-- Source data follows --

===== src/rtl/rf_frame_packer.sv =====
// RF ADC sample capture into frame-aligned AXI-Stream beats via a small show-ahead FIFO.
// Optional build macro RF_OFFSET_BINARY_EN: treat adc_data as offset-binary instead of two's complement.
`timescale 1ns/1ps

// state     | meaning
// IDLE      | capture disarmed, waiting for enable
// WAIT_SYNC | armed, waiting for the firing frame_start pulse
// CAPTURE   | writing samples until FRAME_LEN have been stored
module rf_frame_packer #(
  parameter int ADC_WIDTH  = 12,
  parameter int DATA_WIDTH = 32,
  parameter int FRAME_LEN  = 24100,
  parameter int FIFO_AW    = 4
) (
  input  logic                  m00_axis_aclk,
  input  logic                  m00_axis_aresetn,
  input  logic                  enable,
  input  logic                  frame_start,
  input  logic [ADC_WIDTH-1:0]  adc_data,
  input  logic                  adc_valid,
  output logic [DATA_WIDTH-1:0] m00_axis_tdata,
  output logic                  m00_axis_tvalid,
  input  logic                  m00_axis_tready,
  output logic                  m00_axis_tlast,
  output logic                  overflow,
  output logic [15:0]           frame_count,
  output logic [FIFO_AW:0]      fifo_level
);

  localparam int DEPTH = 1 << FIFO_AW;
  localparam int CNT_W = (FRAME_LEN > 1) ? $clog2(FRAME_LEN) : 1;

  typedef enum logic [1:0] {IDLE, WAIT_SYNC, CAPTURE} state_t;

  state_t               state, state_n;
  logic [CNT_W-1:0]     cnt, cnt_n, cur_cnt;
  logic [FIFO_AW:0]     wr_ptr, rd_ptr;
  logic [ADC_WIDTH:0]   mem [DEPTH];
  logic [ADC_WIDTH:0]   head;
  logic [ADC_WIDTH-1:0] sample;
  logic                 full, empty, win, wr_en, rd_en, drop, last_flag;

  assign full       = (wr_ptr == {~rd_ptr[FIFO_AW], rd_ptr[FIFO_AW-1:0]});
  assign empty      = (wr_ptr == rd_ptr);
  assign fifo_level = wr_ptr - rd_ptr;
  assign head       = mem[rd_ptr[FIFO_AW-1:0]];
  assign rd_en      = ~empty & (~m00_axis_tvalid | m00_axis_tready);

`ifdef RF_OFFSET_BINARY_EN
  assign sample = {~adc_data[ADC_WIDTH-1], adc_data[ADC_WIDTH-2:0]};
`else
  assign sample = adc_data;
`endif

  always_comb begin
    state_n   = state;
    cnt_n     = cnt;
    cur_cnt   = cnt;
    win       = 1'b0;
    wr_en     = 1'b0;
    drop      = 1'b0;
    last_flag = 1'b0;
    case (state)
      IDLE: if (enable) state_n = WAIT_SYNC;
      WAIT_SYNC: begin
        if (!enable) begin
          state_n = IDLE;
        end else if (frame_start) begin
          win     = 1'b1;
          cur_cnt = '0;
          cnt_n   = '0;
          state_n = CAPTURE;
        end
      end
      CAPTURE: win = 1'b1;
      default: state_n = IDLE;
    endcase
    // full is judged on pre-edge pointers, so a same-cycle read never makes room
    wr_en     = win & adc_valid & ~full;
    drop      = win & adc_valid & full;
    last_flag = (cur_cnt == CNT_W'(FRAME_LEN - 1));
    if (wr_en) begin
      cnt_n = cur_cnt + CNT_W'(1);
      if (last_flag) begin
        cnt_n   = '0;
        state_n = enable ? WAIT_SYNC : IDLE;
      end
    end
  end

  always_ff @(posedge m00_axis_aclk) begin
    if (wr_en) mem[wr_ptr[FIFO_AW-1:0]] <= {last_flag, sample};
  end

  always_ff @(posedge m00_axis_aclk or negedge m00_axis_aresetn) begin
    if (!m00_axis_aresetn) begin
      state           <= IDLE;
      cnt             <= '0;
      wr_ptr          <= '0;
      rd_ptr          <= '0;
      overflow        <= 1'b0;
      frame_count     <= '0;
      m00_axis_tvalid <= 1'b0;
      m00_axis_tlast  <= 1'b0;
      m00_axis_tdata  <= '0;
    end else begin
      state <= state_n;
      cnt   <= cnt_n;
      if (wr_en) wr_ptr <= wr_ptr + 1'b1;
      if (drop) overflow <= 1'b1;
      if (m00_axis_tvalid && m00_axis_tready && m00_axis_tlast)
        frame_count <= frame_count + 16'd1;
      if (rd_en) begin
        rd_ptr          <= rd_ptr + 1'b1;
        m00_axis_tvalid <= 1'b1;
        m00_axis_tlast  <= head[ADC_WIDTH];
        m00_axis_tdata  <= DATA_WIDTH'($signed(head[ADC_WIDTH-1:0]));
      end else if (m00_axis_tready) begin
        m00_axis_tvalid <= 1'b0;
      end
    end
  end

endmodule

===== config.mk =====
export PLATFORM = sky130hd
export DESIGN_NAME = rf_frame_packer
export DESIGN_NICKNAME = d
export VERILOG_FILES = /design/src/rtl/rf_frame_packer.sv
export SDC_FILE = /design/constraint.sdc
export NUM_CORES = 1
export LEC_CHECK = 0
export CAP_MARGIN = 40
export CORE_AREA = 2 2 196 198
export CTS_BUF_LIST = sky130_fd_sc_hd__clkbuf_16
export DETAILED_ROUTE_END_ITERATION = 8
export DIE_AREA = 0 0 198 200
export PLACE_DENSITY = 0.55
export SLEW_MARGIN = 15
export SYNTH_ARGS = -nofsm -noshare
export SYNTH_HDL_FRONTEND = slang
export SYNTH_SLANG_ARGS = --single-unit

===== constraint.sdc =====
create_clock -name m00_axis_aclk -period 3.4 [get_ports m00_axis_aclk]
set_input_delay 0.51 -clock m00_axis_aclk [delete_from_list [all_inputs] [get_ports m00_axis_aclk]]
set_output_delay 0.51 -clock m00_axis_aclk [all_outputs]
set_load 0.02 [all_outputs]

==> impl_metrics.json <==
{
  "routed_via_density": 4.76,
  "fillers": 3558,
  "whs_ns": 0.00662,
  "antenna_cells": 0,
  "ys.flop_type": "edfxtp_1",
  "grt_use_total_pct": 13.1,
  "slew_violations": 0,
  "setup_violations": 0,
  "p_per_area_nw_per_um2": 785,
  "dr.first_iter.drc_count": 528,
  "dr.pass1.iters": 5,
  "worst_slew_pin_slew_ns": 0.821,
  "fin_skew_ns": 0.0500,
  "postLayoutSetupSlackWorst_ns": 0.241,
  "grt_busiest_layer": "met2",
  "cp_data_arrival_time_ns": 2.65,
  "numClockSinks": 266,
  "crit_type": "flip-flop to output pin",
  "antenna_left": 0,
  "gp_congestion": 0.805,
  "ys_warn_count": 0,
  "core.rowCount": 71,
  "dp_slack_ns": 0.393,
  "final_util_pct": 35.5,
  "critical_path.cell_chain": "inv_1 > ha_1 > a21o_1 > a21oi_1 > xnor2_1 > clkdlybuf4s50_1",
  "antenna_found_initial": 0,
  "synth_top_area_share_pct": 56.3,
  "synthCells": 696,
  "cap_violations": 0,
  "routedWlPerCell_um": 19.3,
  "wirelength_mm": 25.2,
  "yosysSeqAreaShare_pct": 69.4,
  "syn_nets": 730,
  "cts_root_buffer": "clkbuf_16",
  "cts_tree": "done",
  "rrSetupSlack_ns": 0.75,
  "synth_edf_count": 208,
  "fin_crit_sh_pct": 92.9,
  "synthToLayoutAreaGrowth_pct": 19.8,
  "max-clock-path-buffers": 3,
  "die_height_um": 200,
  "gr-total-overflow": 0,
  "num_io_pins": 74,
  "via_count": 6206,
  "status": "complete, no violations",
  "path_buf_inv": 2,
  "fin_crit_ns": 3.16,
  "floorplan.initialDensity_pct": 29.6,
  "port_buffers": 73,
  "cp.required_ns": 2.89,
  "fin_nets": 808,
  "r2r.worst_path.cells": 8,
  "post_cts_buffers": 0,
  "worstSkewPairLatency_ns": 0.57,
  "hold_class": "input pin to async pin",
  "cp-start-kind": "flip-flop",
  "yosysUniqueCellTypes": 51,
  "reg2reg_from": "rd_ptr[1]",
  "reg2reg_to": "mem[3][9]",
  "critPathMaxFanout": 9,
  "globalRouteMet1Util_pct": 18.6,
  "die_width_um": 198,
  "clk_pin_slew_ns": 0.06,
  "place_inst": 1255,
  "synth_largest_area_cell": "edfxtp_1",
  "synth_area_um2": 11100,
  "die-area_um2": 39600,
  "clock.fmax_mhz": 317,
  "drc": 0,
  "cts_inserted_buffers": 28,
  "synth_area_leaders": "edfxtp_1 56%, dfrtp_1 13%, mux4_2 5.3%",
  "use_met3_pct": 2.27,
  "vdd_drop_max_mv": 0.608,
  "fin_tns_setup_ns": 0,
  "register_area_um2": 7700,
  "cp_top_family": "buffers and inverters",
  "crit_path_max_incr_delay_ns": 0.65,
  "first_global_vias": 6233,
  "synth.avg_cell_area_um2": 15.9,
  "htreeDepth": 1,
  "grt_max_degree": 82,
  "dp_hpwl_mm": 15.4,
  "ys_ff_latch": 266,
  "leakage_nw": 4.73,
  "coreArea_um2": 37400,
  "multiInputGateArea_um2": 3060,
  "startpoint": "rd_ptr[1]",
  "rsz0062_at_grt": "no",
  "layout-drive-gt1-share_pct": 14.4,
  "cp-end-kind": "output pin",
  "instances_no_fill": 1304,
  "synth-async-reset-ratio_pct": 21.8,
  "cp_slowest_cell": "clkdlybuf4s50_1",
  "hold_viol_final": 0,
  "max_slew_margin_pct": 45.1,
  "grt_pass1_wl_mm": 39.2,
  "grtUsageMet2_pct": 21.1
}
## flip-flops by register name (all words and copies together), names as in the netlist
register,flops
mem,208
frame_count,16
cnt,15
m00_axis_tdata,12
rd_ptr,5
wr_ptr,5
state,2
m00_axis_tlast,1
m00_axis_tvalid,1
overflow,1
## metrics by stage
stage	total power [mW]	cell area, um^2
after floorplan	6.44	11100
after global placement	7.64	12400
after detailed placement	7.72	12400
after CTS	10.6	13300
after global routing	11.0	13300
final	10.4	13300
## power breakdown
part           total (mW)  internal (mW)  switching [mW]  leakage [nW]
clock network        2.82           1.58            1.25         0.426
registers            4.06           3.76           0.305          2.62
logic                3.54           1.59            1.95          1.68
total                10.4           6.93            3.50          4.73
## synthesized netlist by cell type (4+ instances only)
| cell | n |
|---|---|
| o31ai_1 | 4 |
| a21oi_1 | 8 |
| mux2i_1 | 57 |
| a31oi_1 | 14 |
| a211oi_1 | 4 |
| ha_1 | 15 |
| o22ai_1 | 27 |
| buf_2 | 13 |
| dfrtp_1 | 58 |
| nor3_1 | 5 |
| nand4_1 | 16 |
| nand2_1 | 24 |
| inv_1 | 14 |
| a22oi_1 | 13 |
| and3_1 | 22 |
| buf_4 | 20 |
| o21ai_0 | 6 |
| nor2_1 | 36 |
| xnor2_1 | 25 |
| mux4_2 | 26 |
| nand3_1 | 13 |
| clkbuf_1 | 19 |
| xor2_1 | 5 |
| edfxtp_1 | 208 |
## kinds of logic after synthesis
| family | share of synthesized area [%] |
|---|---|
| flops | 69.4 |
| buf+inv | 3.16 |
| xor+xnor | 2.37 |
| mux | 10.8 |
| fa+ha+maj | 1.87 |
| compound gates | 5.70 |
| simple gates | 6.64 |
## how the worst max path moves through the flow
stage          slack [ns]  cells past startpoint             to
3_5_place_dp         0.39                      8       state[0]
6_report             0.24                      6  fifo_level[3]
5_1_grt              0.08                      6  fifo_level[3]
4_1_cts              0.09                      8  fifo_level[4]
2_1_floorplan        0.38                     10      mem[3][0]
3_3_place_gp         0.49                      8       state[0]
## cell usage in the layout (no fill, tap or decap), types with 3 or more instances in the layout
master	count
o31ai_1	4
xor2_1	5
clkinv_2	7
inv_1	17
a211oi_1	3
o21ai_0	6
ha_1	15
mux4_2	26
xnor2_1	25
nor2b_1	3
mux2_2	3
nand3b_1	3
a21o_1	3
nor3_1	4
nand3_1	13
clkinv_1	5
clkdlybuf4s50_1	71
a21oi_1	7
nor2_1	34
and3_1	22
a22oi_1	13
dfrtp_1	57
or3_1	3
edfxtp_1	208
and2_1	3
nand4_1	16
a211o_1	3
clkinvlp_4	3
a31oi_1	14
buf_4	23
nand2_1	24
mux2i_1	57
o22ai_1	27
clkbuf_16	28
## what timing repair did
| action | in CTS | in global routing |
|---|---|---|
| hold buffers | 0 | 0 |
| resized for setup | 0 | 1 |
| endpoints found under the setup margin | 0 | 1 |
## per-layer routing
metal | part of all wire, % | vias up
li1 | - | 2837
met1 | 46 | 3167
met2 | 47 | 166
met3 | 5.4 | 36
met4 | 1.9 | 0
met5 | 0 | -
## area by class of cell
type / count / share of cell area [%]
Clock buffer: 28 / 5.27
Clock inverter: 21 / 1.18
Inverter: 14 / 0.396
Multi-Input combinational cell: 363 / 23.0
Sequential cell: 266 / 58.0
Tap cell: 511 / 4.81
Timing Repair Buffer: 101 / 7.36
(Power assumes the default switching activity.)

-- Source data concluded --
-- Source data follows --

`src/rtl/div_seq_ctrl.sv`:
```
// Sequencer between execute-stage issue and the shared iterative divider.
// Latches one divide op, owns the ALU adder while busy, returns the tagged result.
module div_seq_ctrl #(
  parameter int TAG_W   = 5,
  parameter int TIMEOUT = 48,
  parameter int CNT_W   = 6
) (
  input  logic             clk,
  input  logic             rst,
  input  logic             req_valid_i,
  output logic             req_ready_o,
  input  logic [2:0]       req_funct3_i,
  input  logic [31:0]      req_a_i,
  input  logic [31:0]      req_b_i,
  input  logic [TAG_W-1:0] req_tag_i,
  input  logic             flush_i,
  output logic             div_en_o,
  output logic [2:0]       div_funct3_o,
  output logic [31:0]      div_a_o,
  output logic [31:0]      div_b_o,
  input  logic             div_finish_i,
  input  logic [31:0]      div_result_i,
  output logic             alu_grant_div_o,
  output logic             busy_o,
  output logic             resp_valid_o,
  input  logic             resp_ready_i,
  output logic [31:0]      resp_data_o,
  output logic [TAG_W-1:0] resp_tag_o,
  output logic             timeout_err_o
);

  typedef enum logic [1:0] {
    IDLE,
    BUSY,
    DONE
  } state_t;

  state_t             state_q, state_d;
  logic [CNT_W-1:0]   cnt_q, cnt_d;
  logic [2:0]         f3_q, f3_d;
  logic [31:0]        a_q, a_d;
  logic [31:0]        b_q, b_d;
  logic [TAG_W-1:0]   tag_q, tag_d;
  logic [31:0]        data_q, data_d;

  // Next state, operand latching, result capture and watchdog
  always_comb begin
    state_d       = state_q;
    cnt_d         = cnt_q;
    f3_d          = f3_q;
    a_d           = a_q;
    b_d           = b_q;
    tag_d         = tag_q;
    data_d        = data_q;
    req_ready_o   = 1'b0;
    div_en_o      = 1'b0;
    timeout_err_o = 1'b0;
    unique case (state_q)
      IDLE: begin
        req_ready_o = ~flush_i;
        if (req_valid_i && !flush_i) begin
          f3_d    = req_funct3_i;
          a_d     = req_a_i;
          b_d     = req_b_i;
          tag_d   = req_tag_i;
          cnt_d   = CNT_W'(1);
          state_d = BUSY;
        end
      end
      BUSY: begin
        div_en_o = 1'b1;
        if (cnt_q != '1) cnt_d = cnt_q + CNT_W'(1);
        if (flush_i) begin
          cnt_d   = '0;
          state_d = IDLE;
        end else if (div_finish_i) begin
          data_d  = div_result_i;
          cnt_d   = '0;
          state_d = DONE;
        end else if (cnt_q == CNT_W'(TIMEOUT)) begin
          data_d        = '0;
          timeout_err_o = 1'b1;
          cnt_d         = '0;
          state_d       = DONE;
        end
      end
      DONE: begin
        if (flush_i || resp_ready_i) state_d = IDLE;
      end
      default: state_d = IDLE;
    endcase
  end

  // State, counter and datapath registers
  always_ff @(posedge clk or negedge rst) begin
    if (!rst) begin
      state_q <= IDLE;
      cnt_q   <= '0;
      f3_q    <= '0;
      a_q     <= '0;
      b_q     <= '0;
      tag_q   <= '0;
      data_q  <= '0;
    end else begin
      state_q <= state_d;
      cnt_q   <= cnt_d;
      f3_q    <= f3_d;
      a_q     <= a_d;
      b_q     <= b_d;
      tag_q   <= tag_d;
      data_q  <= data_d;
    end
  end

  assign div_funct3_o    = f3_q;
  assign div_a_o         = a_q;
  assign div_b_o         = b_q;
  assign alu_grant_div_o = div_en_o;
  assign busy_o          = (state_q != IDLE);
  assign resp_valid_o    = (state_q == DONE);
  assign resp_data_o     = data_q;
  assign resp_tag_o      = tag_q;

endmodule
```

-- Source data concluded --

Reproduce only the lines above spanning from the line containing "Inverter: 14 / 0.396" through the line containing "(Power assumes the", word for word.

Inverter: 14 / 0.396
Multi-Input combinational cell: 363 / 23.0
Sequential cell: 266 / 58.0
Tap cell: 511 / 4.81
Timing Repair Buffer: 101 / 7.36
(Power assumes the default switching activity.)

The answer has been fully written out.